***** Input data

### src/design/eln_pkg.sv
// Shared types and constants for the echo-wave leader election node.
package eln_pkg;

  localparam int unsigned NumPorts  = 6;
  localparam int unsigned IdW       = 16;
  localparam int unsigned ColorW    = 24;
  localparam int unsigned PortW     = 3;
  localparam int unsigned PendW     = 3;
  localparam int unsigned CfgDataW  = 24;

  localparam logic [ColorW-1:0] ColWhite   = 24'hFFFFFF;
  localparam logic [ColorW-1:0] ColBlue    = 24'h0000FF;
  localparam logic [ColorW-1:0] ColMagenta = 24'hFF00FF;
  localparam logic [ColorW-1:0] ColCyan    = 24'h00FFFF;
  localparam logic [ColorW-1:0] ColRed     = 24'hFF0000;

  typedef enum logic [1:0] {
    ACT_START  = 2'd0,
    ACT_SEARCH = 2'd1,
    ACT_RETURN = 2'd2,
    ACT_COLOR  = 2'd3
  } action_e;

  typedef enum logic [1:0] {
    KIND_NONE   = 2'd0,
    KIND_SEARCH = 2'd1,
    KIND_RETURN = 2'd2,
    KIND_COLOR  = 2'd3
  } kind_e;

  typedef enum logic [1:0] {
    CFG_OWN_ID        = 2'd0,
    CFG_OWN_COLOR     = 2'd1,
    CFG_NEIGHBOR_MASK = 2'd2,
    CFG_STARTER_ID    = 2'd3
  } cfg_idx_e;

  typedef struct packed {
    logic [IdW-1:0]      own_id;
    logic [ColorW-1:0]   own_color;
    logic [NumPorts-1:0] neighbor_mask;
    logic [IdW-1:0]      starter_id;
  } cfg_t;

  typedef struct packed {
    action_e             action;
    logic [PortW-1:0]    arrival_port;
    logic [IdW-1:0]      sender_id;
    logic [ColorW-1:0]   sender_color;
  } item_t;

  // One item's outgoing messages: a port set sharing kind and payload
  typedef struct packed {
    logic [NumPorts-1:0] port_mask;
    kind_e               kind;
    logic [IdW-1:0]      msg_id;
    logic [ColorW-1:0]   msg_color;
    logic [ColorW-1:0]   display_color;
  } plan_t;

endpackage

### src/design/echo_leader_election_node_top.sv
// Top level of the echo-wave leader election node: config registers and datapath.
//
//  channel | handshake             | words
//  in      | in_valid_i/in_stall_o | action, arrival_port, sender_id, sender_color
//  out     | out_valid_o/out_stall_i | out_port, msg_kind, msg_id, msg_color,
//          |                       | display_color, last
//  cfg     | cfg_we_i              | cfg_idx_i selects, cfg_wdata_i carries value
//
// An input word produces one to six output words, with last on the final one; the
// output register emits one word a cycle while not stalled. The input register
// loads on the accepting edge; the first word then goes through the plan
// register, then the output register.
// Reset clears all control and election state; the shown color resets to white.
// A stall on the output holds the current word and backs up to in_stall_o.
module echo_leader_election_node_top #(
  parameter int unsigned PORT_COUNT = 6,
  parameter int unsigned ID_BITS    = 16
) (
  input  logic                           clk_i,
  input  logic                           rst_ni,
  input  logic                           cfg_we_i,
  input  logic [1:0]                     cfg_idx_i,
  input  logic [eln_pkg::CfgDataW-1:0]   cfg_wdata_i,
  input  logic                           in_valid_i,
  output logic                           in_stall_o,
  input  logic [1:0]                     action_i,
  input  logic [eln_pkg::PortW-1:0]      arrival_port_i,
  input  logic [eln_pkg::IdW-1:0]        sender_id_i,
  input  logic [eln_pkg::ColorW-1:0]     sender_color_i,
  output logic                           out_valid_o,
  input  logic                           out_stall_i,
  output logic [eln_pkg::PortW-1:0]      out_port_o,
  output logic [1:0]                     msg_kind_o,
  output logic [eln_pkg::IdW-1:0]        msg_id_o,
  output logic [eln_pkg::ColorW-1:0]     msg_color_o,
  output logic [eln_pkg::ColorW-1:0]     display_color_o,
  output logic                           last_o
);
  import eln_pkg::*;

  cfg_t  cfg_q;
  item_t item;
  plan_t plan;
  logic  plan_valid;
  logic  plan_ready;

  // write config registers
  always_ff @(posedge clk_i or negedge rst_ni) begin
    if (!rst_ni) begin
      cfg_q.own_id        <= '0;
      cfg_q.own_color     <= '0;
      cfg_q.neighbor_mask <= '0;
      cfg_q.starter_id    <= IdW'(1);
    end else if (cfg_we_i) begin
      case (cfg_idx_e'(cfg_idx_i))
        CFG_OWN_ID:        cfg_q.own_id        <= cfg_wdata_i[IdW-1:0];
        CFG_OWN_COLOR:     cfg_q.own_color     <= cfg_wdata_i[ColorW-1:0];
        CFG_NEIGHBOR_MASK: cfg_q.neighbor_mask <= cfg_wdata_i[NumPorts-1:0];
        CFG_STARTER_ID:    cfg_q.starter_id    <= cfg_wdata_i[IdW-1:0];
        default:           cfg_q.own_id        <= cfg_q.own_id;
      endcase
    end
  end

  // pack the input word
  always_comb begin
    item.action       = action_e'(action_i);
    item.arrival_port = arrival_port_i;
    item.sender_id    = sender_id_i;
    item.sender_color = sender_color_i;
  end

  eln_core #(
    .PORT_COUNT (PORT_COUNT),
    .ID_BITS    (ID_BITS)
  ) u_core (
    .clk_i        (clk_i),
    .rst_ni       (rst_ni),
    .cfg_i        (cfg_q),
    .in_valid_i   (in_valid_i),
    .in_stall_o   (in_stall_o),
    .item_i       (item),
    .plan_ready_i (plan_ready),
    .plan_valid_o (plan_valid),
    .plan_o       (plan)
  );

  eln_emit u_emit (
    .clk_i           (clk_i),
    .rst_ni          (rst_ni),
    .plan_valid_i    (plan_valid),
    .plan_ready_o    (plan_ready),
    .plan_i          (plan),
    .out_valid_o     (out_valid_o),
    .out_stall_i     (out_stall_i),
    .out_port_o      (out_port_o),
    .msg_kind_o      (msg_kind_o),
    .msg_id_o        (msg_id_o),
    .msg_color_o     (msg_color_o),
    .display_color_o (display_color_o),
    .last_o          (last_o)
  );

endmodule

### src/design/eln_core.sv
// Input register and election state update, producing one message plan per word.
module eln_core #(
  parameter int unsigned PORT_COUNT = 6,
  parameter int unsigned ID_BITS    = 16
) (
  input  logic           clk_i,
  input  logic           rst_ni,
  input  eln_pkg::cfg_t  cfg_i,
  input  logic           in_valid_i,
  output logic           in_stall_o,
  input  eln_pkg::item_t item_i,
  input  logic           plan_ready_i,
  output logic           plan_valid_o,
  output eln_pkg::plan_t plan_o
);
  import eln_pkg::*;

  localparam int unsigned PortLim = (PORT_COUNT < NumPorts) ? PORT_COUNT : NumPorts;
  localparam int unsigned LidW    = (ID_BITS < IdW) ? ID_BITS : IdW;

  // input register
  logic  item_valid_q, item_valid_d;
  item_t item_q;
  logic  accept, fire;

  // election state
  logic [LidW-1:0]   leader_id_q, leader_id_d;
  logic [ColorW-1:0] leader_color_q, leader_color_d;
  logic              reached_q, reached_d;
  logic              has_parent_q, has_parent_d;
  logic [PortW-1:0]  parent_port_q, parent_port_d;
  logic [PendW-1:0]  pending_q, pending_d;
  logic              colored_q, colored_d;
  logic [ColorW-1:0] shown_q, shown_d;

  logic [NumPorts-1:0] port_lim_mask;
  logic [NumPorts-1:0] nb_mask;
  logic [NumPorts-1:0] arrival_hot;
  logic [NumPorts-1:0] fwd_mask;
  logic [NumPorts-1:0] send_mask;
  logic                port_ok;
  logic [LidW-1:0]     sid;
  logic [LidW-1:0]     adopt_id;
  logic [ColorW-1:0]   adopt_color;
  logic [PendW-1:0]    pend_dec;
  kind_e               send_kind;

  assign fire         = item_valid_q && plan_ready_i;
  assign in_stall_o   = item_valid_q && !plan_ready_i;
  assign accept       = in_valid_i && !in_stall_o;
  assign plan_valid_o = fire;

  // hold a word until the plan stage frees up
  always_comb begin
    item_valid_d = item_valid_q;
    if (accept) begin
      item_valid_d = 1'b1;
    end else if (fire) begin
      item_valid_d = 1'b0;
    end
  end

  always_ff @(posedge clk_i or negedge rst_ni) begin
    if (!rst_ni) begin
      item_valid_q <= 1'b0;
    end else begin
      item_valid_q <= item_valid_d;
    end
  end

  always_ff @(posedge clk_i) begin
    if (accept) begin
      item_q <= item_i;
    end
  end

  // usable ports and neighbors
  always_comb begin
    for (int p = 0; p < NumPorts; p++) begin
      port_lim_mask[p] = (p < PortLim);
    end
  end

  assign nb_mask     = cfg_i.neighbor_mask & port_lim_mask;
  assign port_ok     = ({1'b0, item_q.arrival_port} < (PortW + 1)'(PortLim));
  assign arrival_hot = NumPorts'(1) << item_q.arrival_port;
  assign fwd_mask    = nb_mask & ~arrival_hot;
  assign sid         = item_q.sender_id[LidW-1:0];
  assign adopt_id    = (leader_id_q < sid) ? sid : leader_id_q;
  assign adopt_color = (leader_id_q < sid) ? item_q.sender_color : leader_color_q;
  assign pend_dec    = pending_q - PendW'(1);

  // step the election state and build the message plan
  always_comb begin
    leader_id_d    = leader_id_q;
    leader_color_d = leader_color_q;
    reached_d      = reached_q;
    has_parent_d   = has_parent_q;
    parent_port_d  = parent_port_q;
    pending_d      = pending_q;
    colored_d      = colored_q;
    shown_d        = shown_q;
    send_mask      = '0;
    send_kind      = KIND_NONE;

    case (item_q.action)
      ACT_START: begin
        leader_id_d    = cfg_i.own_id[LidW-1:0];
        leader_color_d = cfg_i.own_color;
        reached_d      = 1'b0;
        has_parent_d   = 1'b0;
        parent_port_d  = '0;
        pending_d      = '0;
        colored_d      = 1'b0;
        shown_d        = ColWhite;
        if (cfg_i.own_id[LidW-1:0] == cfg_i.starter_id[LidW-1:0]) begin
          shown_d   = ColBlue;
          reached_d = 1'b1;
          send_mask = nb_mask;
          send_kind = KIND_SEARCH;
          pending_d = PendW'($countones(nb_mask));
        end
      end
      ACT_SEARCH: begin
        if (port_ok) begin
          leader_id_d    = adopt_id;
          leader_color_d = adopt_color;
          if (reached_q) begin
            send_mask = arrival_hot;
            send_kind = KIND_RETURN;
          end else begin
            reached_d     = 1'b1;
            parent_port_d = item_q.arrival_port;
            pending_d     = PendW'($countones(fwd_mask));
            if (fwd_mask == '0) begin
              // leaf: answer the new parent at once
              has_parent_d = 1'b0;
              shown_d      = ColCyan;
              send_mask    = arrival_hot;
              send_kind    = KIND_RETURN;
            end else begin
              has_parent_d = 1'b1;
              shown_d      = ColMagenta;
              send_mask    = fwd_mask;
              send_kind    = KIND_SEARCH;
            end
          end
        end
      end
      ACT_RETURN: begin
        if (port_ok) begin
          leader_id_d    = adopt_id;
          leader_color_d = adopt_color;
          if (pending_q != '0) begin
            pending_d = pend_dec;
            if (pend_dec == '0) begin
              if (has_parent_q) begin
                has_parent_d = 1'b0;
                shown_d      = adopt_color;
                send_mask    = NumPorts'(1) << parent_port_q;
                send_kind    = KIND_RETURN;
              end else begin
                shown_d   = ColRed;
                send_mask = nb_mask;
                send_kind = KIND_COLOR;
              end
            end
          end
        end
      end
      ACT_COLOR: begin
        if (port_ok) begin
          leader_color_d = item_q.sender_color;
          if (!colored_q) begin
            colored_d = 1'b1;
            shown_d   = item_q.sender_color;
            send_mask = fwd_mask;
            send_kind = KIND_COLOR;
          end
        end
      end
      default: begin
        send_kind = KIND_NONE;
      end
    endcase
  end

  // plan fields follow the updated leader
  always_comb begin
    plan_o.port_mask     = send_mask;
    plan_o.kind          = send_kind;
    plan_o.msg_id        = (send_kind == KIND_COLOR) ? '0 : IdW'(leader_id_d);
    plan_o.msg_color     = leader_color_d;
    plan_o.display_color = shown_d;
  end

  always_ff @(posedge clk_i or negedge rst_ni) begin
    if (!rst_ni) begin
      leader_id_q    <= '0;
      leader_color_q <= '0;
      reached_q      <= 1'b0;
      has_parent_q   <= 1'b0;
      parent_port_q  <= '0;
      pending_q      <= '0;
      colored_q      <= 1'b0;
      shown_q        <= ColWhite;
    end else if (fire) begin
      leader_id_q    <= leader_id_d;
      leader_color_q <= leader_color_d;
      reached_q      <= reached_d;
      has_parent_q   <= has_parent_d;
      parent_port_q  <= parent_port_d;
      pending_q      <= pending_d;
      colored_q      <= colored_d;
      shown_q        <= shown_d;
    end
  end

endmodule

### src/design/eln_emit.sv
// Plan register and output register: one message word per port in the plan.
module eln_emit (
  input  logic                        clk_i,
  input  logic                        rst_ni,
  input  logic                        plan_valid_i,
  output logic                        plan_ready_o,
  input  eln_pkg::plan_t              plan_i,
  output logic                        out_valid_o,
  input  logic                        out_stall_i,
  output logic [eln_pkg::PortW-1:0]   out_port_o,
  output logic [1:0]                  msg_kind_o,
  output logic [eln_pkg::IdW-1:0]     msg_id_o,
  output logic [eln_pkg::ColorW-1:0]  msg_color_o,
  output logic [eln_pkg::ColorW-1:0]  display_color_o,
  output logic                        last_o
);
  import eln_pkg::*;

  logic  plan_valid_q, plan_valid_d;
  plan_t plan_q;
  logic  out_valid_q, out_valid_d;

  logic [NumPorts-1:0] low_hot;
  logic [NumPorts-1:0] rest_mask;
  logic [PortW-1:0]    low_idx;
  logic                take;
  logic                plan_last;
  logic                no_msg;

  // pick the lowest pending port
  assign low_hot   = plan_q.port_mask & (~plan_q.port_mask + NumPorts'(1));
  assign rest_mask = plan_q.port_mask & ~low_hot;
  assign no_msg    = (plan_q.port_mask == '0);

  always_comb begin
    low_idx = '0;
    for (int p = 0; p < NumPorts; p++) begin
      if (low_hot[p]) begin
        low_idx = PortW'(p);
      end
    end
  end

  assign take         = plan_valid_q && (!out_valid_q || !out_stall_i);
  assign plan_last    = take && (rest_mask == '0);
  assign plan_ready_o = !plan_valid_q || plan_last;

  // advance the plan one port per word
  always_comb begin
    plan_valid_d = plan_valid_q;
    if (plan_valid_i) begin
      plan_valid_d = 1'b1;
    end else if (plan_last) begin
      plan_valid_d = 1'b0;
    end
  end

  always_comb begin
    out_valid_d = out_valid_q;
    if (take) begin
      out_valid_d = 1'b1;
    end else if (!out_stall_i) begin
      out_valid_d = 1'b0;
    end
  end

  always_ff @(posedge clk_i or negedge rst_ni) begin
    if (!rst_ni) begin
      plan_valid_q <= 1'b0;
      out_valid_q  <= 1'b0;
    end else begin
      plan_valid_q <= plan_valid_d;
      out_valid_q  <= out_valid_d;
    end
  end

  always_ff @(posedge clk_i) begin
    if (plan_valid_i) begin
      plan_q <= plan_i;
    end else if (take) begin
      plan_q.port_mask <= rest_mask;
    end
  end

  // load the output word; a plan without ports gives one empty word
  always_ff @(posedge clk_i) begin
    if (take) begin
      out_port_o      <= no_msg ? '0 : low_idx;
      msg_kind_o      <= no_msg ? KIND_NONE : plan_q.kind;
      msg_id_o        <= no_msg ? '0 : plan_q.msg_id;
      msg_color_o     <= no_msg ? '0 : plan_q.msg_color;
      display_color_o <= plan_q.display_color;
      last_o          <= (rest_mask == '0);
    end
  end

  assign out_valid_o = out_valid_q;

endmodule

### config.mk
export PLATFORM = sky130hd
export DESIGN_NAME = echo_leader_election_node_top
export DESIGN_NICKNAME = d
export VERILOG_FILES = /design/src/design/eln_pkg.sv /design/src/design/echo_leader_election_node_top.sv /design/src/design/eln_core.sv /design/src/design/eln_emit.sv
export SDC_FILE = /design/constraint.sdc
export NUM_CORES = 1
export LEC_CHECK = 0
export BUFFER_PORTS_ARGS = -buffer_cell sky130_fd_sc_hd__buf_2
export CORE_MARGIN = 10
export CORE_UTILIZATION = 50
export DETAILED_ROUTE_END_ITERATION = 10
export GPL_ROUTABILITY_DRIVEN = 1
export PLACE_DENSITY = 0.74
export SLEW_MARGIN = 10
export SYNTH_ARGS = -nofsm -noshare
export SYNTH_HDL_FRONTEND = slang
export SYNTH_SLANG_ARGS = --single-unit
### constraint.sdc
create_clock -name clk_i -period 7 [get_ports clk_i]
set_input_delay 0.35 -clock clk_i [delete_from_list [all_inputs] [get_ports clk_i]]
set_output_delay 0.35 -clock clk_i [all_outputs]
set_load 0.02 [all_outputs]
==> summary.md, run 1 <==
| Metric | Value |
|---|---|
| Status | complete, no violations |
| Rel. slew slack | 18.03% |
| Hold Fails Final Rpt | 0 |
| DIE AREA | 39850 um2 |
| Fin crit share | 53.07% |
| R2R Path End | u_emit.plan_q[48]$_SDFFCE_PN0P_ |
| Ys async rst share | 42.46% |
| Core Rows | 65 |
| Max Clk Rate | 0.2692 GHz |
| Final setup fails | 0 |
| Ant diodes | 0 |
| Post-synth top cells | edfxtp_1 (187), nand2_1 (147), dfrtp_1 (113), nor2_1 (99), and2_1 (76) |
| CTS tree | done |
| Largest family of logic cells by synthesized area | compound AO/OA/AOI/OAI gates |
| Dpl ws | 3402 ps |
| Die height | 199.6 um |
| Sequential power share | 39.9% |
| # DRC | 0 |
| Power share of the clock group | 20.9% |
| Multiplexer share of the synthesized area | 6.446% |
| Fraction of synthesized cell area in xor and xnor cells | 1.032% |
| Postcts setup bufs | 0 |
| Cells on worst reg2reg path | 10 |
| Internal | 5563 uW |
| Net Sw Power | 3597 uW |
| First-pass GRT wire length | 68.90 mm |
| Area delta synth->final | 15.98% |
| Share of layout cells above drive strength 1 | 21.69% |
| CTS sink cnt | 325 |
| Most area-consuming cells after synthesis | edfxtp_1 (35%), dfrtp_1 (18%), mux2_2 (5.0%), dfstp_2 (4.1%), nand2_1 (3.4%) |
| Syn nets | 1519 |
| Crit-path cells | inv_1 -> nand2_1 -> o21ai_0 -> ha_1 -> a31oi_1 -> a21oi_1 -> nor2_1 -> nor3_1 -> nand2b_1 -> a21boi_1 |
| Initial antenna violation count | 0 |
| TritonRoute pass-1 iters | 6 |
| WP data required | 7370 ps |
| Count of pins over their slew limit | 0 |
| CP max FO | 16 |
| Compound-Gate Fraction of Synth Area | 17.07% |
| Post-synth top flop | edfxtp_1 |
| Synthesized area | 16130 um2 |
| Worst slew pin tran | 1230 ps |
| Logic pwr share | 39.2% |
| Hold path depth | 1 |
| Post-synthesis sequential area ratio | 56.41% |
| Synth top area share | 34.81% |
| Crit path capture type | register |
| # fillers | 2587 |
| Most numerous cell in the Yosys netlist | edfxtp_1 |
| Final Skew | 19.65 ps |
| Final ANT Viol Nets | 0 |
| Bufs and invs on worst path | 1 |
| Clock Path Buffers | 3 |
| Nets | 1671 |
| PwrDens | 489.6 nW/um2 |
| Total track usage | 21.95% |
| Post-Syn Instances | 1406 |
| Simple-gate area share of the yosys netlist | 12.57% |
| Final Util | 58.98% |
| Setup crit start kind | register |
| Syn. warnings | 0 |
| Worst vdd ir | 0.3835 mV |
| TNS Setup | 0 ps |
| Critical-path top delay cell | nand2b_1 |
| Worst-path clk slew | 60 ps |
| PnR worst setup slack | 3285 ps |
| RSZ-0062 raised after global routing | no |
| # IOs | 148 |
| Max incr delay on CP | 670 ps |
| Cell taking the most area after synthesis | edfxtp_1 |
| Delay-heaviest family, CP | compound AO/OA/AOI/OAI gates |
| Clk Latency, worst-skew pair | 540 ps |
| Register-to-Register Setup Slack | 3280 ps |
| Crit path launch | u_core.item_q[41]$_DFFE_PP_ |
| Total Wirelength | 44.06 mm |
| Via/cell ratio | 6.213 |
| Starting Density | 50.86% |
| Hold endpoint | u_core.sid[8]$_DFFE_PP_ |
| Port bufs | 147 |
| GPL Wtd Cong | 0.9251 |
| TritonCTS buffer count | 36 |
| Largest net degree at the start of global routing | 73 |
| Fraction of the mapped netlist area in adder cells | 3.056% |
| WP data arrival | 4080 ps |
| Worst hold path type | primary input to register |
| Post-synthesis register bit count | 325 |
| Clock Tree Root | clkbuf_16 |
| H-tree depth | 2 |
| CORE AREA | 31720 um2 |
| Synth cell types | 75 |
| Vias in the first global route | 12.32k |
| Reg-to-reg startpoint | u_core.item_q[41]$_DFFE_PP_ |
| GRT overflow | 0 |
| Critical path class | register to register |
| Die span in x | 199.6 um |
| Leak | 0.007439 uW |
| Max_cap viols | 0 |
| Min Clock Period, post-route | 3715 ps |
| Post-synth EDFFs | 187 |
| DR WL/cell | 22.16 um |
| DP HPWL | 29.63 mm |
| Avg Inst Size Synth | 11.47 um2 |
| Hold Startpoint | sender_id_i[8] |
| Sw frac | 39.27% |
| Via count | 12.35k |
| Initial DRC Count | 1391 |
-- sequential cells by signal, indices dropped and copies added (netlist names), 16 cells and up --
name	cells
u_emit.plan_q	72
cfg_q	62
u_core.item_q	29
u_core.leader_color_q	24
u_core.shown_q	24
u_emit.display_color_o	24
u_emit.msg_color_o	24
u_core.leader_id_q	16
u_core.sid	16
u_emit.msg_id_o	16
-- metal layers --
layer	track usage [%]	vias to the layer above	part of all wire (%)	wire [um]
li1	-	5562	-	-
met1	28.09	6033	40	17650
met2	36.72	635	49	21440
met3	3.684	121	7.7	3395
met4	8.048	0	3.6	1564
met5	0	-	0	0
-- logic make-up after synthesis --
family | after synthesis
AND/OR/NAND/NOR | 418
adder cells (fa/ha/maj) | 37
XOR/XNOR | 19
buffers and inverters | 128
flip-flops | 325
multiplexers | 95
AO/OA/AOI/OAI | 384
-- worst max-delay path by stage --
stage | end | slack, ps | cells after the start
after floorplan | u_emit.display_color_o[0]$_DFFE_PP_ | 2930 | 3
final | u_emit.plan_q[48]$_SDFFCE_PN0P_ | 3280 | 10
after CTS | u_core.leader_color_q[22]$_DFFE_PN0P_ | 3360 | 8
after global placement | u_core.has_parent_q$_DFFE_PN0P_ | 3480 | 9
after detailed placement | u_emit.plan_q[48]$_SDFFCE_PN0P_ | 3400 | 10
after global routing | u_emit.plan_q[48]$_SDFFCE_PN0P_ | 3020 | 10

**********

== Action item ==
In which lines of the material above does the string "countones" occur? Copy them all.

== Worked solution ==
          pending_d = PendW'($countones(nb_mask));
            pending_d     = PendW'($countones(fwd_mask));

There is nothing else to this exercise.